<file path="src/rtl/itrx_aib_phy_tx_ddr_ser_pkg.sv">
// Shared types and pattern constants for the AIB PHY transmit DDR launch path.
// The state encoding is fixed so that the RX side and debug tooling decode it identically.
package itrx_aib_phy_tx_ddr_ser_pkg;

  typedef enum logic [1:0] {
    ST_OFF   = 2'd0,
    ST_TRAIN = 2'd1,
    ST_RUN   = 2'd2
  } tx_state_e;

  // Per-pin training levels: even half high, odd half low, so every pin toggles each half-cycle.
  localparam logic TRAIN_EVEN_BIT = 1'b1;
  localparam logic TRAIN_ODD_BIT  = 1'b0;
  localparam logic IDLE_BIT       = 1'b0;

endpackage

</file>
<file path="src/rtl/itrx_aib_phy_tx_ddr_ser_fifo.sv">
// Small synchronous FIFO with flush, occupancy count and registered full/empty.
// There is no bypass path; also used by the RX deskew path.
module itrx_aib_phy_sync_fifo #(
  parameter int WIDTH = 40,
  parameter int DEPTH = 4
) (
  input  logic                     clk,
  input  logic                     rst,
  input  logic                     flush_i,
  input  logic                     push_i,
  input  logic                     pop_i,
  input  logic [WIDTH-1:0]         wdata_i,
  output logic [WIDTH-1:0]         rdata_o,
  output logic [$clog2(DEPTH):0]   count_o,
  output logic                     full_o,
  output logic                     empty_o
);

  localparam int AW = $clog2(DEPTH);
  localparam int CW = AW + 1;
  localparam logic [CW-1:0] FULL_COUNT = CW'(DEPTH);

  logic [WIDTH-1:0] mem_q [DEPTH];
  logic [AW-1:0]    wptr_q, wptr_d, rptr_q, rptr_d;
  logic [CW-1:0]    count_q, count_d;
  logic             full_q, full_d, empty_q, empty_d;
  logic             doPush, doPop;

  assign doPush = push_i && !full_q && !flush_i;
  assign doPop  = pop_i && !empty_q && !flush_i;

  always_comb begin
    wptr_d  = wptr_q;
    rptr_d  = rptr_q;
    count_d = count_q;
    if (flush_i) begin
      wptr_d  = '0;
      rptr_d  = '0;
      count_d = '0;
    end else begin
      if (doPush) wptr_d = wptr_q + AW'(1);
      if (doPop)  rptr_d = rptr_q + AW'(1);
      count_d = count_q + CW'(doPush) - CW'(doPop);
    end
    full_d  = (count_d == FULL_COUNT);
    empty_d = (count_d == '0);
  end

  always_ff @(posedge clk) begin
    if (rst) begin
      wptr_q  <= '0;
      rptr_q  <= '0;
      count_q <= '0;
      full_q  <= 1'b0;
      empty_q <= 1'b1;
    end else begin
      wptr_q  <= wptr_d;
      rptr_q  <= rptr_d;
      count_q <= count_d;
      full_q  <= full_d;
      empty_q <= empty_d;
    end
  end

  // Storage needs no reset: occupancy alone decides which entries are meaningful.
  always_ff @(posedge clk) begin
    if (doPush) mem_q[wptr_q] <= wdata_i;
  end

  assign rdata_o = mem_q[rptr_q];
  assign count_o = count_q;
  assign full_o  = full_q;
  assign empty_o = empty_q;

endmodule

</file>
<file path="src/rtl/itrx_aib_phy_tx_ddr_ser.sv">
// AIB PHY transmit DDR launch: buffers full-rate words, sends a training pattern after
// enable, then presents each word as registered even/odd halves to the downstream DDR mux.
module itrx_aib_phy_tx_ddr_ser
  import itrx_aib_phy_tx_ddr_ser_pkg::*;
#(
  parameter int DWIDTH    = 20,
  parameter int DEPTH     = 4,
  parameter int TRAIN_LEN = 8
) (
  input  logic                  clk,
  input  logic                  rst,
  input  logic                  tx_en,
  input  logic [2*DWIDTH-1:0]   in_data,
  input  logic                  in_valid,
  output logic                  in_ready,
  output logic [DWIDTH-1:0]     dout_even,
  output logic [DWIDTH-1:0]     dout_odd,
  output logic                  tx_active,
  output logic                  underflow
);

  localparam int TCW = (TRAIN_LEN > 1) ? $clog2(TRAIN_LEN) : 1;
  localparam logic [TCW-1:0] TRAIN_LAST = TCW'(TRAIN_LEN - 1);
  localparam int FCW = $clog2(DEPTH) + 1;

  tx_state_e           state_q, state_d;
  logic [TCW-1:0]      tcnt_q, tcnt_d;
  logic [DWIDTH-1:0]   even_q, even_d, odd_q, odd_d;
  logic                sent_q, sent_d, uf_q, uf_d;
  logic                loadRun, popReq, fifoFull, fifoEmpty;
  logic [2*DWIDTH-1:0] fifoHead;
  logic [FCW-1:0]      fifoCount;

  assign in_ready = (state_q != ST_OFF) && !fifoFull;

  itrx_aib_phy_sync_fifo #(
    .WIDTH (2*DWIDTH),
    .DEPTH (DEPTH)
  ) u_fifo (
    .clk     (clk),
    .rst     (rst),
    .flush_i (!tx_en),
    .push_i  (in_valid && in_ready),
    .pop_i   (popReq),
    .wdata_i (in_data),
    .rdata_o (fifoHead),
    .count_o (fifoCount),
    .full_o  (fifoFull),
    .empty_o (fifoEmpty)
  );

  always_comb begin
    state_d = state_q;
    tcnt_d  = tcnt_q;
    even_d  = even_q;
    odd_d   = odd_q;
    sent_d  = sent_q;
    uf_d    = uf_q;
    loadRun = 1'b0;
    popReq  = 1'b0;
    if (!tx_en) begin
      state_d = ST_OFF;
      tcnt_d  = '0;
      even_d  = '0;
      odd_d   = '0;
      sent_d  = 1'b0;
      uf_d    = 1'b0;
    end else begin
      unique case (state_q)
        ST_OFF: begin
          state_d = ST_TRAIN;
          tcnt_d  = '0;
          even_d  = {DWIDTH{TRAIN_EVEN_BIT}};
          odd_d   = {DWIDTH{TRAIN_ODD_BIT}};
        end
        ST_TRAIN: begin
          // The edge that ends training is also the first RUN output load.
          if (tcnt_q == TRAIN_LAST) begin
            state_d = ST_RUN;
            loadRun = 1'b1;
          end else begin
            tcnt_d = tcnt_q + TCW'(1);
          end
        end
        ST_RUN:  loadRun = 1'b1;
        default: state_d = ST_OFF;
      endcase
      if (loadRun) begin
        if (!fifoEmpty) begin
          popReq = 1'b1;
          even_d = fifoHead[DWIDTH-1:0];
          odd_d  = fifoHead[2*DWIDTH-1:DWIDTH];
          sent_d = 1'b1;
        end else if (fifoCount == '0) begin
          even_d = {DWIDTH{IDLE_BIT}};
          odd_d  = {DWIDTH{IDLE_BIT}};
          if (sent_q) uf_d = 1'b1;
        end
      end
    end
  end

  always_ff @(posedge clk) begin
    if (rst) begin
      state_q <= ST_OFF;
      tcnt_q  <= '0;
      even_q  <= '0;
      odd_q   <= '0;
      sent_q  <= 1'b0;
      uf_q    <= 1'b0;
    end else begin
      state_q <= state_d;
      tcnt_q  <= tcnt_d;
      even_q  <= even_d;
      odd_q   <= odd_d;
      sent_q  <= sent_d;
      uf_q    <= uf_d;
    end
  end

  assign dout_even = even_q;
  assign dout_odd  = odd_q;
  assign tx_active = (state_q == ST_RUN);
  assign underflow = uf_q;

endmodule

</file>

________

REQUIRED ACTION:
Starting from the first line of the records above, retype each line exactly up to and including the one that contains "package itrx_aib_phy_tx_ddr_ser_pkg;", and nothing more.

SOLUTION BELOW:
<file path="src/rtl/itrx_aib_phy_tx_ddr_ser_pkg.sv">
// Shared types and pattern constants for the AIB PHY transmit DDR launch path.
// The state encoding is fixed so that the RX side and debug tooling decode it identically.
package itrx_aib_phy_tx_ddr_ser_pkg;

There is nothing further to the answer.